Problem: Lines holding the word "Assumes" are the ones to copy from the data below.
Start of Information given
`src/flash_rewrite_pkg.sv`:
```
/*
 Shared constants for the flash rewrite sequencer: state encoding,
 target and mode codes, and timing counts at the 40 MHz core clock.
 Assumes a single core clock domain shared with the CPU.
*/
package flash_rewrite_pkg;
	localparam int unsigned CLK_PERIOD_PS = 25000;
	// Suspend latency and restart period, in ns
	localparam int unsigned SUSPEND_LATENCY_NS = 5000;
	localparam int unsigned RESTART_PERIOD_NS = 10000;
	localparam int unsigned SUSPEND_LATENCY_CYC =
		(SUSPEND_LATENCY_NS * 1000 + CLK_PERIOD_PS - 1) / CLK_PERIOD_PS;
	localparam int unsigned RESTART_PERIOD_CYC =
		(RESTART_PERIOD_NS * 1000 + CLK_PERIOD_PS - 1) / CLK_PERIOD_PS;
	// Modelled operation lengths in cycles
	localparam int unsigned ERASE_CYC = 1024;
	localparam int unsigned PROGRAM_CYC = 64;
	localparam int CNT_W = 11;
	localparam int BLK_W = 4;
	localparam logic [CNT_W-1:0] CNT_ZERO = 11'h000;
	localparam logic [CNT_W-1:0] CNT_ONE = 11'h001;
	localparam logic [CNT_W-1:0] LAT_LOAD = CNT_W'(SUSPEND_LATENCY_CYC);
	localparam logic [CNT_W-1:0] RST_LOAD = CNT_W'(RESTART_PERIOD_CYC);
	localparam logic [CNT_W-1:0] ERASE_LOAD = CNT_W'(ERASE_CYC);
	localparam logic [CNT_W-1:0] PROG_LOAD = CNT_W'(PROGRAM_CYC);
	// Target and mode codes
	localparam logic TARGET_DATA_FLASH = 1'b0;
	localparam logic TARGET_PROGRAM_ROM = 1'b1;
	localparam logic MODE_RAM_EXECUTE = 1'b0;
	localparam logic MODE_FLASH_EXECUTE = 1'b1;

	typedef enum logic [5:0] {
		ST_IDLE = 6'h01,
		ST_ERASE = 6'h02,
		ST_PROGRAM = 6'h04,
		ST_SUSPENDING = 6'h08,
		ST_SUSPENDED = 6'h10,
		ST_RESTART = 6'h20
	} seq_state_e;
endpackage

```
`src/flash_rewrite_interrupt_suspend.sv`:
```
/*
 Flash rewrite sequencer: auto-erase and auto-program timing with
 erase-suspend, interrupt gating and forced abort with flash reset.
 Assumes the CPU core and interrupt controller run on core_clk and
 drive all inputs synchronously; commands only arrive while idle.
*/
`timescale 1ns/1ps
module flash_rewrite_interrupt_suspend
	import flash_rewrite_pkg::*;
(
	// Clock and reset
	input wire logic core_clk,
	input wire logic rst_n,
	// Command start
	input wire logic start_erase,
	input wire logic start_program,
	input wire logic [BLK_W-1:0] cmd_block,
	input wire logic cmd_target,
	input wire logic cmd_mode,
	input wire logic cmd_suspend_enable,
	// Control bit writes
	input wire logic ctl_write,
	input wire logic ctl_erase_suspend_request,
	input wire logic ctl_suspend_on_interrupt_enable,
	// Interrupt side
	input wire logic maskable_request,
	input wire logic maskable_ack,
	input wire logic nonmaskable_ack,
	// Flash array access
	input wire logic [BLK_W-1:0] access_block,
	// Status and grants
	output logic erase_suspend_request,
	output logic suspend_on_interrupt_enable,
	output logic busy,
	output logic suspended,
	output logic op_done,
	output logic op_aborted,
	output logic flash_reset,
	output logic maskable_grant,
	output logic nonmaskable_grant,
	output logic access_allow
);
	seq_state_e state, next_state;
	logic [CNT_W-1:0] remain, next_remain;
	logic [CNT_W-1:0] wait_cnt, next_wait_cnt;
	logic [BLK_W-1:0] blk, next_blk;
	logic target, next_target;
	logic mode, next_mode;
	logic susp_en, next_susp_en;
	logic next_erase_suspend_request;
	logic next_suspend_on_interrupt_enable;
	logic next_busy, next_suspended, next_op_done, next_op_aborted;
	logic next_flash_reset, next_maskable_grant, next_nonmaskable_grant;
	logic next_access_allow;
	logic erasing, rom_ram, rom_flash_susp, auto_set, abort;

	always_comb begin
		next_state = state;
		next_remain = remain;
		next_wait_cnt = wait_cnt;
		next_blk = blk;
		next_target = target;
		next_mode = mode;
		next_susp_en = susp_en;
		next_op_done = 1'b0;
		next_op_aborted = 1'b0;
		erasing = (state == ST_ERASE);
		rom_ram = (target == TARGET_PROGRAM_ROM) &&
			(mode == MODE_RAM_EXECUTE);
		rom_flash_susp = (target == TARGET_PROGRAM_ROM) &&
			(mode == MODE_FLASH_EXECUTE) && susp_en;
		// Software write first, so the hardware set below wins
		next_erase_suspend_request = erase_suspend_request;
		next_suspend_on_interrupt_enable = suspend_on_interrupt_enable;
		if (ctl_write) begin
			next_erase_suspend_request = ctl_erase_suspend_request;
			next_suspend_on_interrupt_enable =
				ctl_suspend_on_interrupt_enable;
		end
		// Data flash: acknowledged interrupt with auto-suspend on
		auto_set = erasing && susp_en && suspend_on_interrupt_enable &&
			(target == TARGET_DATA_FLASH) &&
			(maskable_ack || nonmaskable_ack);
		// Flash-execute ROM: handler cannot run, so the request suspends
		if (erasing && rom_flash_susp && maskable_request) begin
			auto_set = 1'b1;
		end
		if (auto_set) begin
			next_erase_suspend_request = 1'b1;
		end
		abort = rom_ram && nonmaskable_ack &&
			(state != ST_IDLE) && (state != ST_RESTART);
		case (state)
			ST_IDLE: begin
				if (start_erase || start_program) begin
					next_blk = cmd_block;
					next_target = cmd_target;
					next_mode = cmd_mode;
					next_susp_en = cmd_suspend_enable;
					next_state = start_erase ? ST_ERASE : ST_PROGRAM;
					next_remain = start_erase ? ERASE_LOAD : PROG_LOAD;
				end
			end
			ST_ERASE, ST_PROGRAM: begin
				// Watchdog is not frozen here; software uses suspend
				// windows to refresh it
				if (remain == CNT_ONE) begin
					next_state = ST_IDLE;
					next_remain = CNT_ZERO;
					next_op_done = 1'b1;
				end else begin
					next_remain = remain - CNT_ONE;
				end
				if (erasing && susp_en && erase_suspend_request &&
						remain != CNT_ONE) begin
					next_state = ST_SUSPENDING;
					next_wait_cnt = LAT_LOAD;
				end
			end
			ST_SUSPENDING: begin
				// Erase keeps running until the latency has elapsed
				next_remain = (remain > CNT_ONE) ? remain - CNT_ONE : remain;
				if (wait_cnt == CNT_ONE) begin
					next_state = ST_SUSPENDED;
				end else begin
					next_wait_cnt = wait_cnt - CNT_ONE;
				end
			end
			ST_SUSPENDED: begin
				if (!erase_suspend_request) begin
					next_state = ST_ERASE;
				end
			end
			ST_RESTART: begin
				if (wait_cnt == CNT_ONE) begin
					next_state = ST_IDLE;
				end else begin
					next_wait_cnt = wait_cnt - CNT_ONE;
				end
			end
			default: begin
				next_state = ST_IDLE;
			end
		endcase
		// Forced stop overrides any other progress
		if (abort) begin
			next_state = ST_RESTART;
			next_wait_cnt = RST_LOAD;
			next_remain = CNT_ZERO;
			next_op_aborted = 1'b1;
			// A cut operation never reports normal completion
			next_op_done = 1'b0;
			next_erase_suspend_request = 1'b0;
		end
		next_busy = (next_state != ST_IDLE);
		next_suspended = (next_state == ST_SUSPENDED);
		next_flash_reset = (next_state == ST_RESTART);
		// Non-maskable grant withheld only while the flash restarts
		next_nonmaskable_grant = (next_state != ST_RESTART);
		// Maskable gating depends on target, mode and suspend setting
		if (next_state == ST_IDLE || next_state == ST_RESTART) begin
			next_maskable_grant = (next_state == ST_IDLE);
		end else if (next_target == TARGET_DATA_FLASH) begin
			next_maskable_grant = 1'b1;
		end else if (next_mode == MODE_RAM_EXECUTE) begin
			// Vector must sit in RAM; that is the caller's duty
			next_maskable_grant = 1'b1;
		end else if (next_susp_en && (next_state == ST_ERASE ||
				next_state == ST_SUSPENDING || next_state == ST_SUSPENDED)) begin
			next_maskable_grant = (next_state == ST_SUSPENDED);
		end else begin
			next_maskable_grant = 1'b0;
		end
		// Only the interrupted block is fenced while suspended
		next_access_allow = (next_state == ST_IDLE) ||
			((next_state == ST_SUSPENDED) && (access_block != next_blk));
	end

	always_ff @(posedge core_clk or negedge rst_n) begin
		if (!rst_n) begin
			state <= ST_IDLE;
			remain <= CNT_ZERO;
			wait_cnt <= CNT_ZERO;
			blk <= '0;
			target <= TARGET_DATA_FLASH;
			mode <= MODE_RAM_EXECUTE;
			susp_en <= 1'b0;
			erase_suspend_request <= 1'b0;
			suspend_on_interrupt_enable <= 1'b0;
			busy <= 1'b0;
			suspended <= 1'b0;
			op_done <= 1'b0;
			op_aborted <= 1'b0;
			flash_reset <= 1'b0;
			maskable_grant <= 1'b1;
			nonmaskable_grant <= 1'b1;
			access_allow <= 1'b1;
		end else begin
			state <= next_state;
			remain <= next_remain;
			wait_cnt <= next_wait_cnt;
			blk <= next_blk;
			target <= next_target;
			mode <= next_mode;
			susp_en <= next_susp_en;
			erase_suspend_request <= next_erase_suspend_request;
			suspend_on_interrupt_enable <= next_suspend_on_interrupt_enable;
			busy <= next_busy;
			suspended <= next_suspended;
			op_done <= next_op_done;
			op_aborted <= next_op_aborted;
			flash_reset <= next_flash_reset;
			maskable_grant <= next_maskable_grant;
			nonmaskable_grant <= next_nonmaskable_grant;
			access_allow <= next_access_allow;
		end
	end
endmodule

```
End of Information given
Reply to the task:
 Assumes a single core clock domain shared with the CPU.
 Assumes the CPU core and interrupt controller run on core_clk and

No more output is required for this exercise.